Because they aren't compressed,
files in these formats don't belong on the net. But you
may find that web-based applications that generate or manipulate
graphics use PNM files as intermediate files. If you run into files
in those formats, chances are pretty good that you'll be able to
convert them to almost any format you can think of and manipulate
them in myriad ways as long as you've got a little experience
compiling source code. These
are the ultimate geek file formats, and Kelly isn't surprised at all
that when Bob got our first PC in 1995, the first thing he did was
install Cygwin
and compile a substantial portion of netpbm. Paint
Shop Pro has a warm place in his heart because it supports PNM.
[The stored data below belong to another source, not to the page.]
This is an optimization exercise on Yosys and OpenROAD, whose aim is small area, a short achievable clock period and few clock cycles per item, not a production implementation.
Only simulation tests tie the RTL to the original design; equivalence was not proved.

Design zprize_mul_col_acc, start of the top module:
module zprize_mul_col_acc
#(
    parameter int unsigned W  = zprize_mul_pkg::OP_W,
    parameter int unsigned LW = zprize_mul_pkg::LIMB_W,
    parameter int unsigned NL = zprize_mul_pkg::N_LIMBS,
    parameter int unsigned CW = zprize_mul_pkg::COL_W,
    parameter int unsigned M  = zprize_mul_pkg::META_W,
    parameter int unsigned CI = zprize_mul_pkg::clog2(2 * NL)
) (
    input  logic                  clk,
    input  logic                  rst,
    input  logic                  in_valid,
    input  logic [2*LW-1:0]       in_prod,
    input  logic [CI-1:0]         in_col,
    input  logic                  in_first,
    input  logic                  in_last,
    input  logic [M-1:0]          in_m,
    output logic                  in_ready,
    output logic                  out_valid,
    input  logic                  out_ready,
    output logic [2*W-1:0]        out_prod,
    output logic [M-1:0]          out_m,
    output logic                  err
);
Size: ~7300 cells after synthesis, ~1400 flip-flops.
==> module zprize_mul_col_acc, before the edit <==
module zprize_mul_col_acc
#(
    parameter int unsigned W  = zprize_mul_pkg::OP_W,
    parameter int unsigned LW = zprize_mul_pkg::LIMB_W,
    parameter int unsigned NL = zprize_mul_pkg::N_LIMBS,
    parameter int unsigned CW = zprize_mul_pkg::COL_W,
    parameter int unsigned M  = zprize_mul_pkg::META_W,
    parameter int unsigned CI = zprize_mul_pkg::clog2(2 * NL)
) (
    input  logic                  clk,
    input  logic                  rst,
    input  logic                  in_valid,
    input  logic [2*LW-1:0]       in_prod,
    input  logic [CI-1:0]         in_col,
    input  logic                  in_first,
    input  logic                  in_last,
    input  logic [M-1:0]          in_m,
    output logic                  in_ready,
    output logic                  out_valid,
    input  logic                  out_ready,
    output logic [2*W-1:0]        out_prod,
    output logic [M-1:0]          out_m,
    output logic                  err
);
    localparam int unsigned NC = 2 * NL;
    localparam int unsigned HW = CW - LW;                  
    localparam int unsigned TW = 2 * W - (NC - 1) * LW;    
    localparam int unsigned K  = zprize_mul_pkg::CHUNK_W;  
    function automatic logic cut(input int unsigned i);
        cut = (i == LW) || (i < LW && (i % K) == 0);
    endfunction
    function automatic int unsigned cwid(input int unsigned c);
        cwid = (c == NC - 1) ? TW : CW;
    endfunction
    logic [CW-1:0]   col_q [NC];
    logic [CW-1:0]   kq    [NC];      
    logic [NC-1:0]   sel_q;           
    logic            keep_q;          
    logic [2*LW-1:0] prod_q;          
    logic            last_q;          
    logic            acc_q;           
    logic            flush_q, norm_q;
    logic            in_ready_q, out_valid_q, err_q;
    logic [M-1:0]    m_q;
    logic            take, col_ok, beat, busy, anyk, big;
    logic [LW-1:0]   ev, od;
    always_comb begin
        take   = in_valid && in_ready_q;
        col_ok = in_col <= CI'(NC - 2);
        beat   = take && col_ok;
        ev     = prod_q[LW-1:0];
        od     = prod_q[2*LW-1:LW];
        busy   = 1'b0;
        anyk   = 1'b0;
        big    = 1'b0;
        for (int unsigned c = 0; c < NC; c++) begin
            busy = busy | (|kq[c]);
            anyk = anyk | (|kq[c]);
            if (c < NC - 1) begin
                busy = busy | (|col_q[c][CW-1:LW]);
                big  = big | (&col_q[c][CW-1:CW-4]);
            end
        end
    end
    always_ff @(posedge clk) begin
        if (!rst) begin
            sel_q       <= '0;
            keep_q      <= 1'b1;
            last_q      <= 1'b0;
            acc_q       <= 1'b0;
            flush_q     <= 1'b0;
            norm_q      <= 1'b0;
            in_ready_q  <= 1'b1;
            out_valid_q <= 1'b0;
            err_q       <= 1'b0;
        end else begin
            for (int unsigned c = 0; c < NC; c++)
                sel_q[c] <= beat && (in_col == CI'(c) || (c > 0 && in_col == CI'(c - 1)));
            keep_q  <= !(beat && in_first);
            last_q  <= beat && in_last;
            if ((in_valid && !in_ready_q) || (take && !col_ok) || (beat && !in_first && !acc_q))
                err_q <= 1'b1;
            if (beat) acc_q <= !in_last;
            if (beat && in_last) in_ready_q <= 1'b0;
            flush_q <= (last_q && big) || (flush_q && anyk);
            if ((last_q && !big) || (flush_q && !anyk)) norm_q <= 1'b1;
            if (norm_q && !busy) begin
                norm_q      <= 1'b0;
                out_valid_q <= 1'b1;
            end
            if (out_valid_q && out_ready) begin
                out_valid_q <= 1'b0;
                in_ready_q  <= 1'b1;
            end
        end
    end
    always_ff @(posedge clk) begin
        prod_q <= in_col[0] ? {in_prod[LW-1:0], in_prod[2*LW-1:LW]} : in_prod;
        if (beat && in_last) m_q <= in_m;
    end
    logic [CW-1:0] base  [NC];
    logic [CW-1:0] add   [NC];
    logic [CW-1:0] col_d [NC];
    logic [CW-1:0] kd    [NC];
    logic [NC-1:0] thru;          
    logic [NC-1:0] thru_q;        
    logic [NC-1:0] thru_d;        
    logic [NC-1:0] hin0;          
    logic [NC-1:0] mv_q;          
    logic [NC-1:0] mv_d;          
    logic          enter;         
    always_comb begin
        for (int unsigned c = 0; c < NC; c++) begin
            logic          cy, ci;
            logic [HW-1:0] hin;
            logic [CW-1:0] low;
            hin  = mv_q[c] ? col_q[c-1][CW-1:LW] : '0;
            low  = '0;
            for (int unsigned i = 0; i < cwid(c) && i < LW; i++) low[i] = 1'b1;
            hin0[c]   = hin[0];
            thru[c]   = thru_q[c];
            thru_d[c] = norm_q && ((col_q[c] & low) == low) && !(|(kq[c] & low)) && hin == '0
                        && !(c > 0 && kq[c-1][LW] && thru[c-1] && hin0[c-1]);
            base[c] = keep_q ? col_q[c] : '0;
            if (c < NC - 1 && mv_q[c+1]) base[c][CW-1:LW] = '0;
            add[c] = '0;
            if (sel_q[c]) add[c][LW-1:0] = (c % 2 == 0) ? ev : od;
            add[c][HW-1:1] = add[c][HW-1:1] | hin[HW-1:1];
            if (c < NC - 1) add[c][LW] = kq[c][LW];
            kd[c] = '0;
            cy    = 1'b0;
            for (int unsigned i = 0; i < cwid(c); i++) begin
                logic a, b;
                if (i == 0)       ci = hin[0];
                else if (i == LW) ci = thru[c] && hin[0];
                else if (cut(i)) begin
                    ci       = thru[c] ? hin[0] : kq[c][i];
                    kd[c][i] = cy && !thru[c];
                end else          ci = cy;
                if (i == LW) kd[c][i] = cy && !thru[c];
                a = base[c][i];
                b = (i <= LW) ? add[c][i] : 1'b0;
                {cy, col_d[c][i]} = {1'b0, a} + {1'b0, b} + {1'b0, ci};
            end
            for (int unsigned i = cwid(c); i < CW; i++) col_d[c][i] = 1'b0;
        end
        enter = (last_q && !big) || (flush_q && !anyk);
        mv_d  = '0;
        for (int unsigned c = 1; c < NC; c++)
            mv_d[c] = enter || (norm_q && (kq[c-1][LW] || (thru[c-1] && hin0[c-1])));
    end
    always_ff @(posedge clk) begin
        for (int unsigned c = 0; c < NC; c++) begin
            col_q[c] <= col_d[c];
            kq[c]    <= (rst && beat && in_first) ? '0 : kd[c];
        end
        thru_q <= rst ? thru_d : '0;
        mv_q   <= rst ? mv_d : '0;
    end
    always_comb begin
        for (int unsigned c = 0; c < NC - 1; c++) out_prod[c*LW +: LW] = col_q[c][LW-1:0];
        out_prod[(NC-1)*LW +: TW] = col_q[NC-1][TW-1:0];
    end
    assign in_ready  = in_ready_q;
    assign out_valid = out_valid_q;
    assign out_m     = m_q;
    assign err       = err_q;
endmodule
So far every file format we've talked about is a bitmap graphics sometimes called raster graphics) format. Another common type of 2D file format is vector graphics. You deal with vector graphics all the time. Nearly all the fonts you use on your computer are specified in a vector (line plus direction) format. That's why it's so easy to scale fonts so that they look good.
Scalable Vector Graphics is a World-Wide Web Consortium standard for vector graphics. The spec is at The W3C site.
That's the good news. Now for the bad news. Only one web browser supports SVG, and it's one you've probably never heard of: Amaya. Brendan Eich, who you may know as the inventor of JavaScript, is the chief architect for Mozilla, and they'll be building SVG capability into their already excellent standards-based web browsers.
Anyhow, SVG files are made for the web. Some day they'll be on the web, and when they are, all the jaggies at the edges of pictures will be a thing of the past. Unfortunately, that day isn't here yet.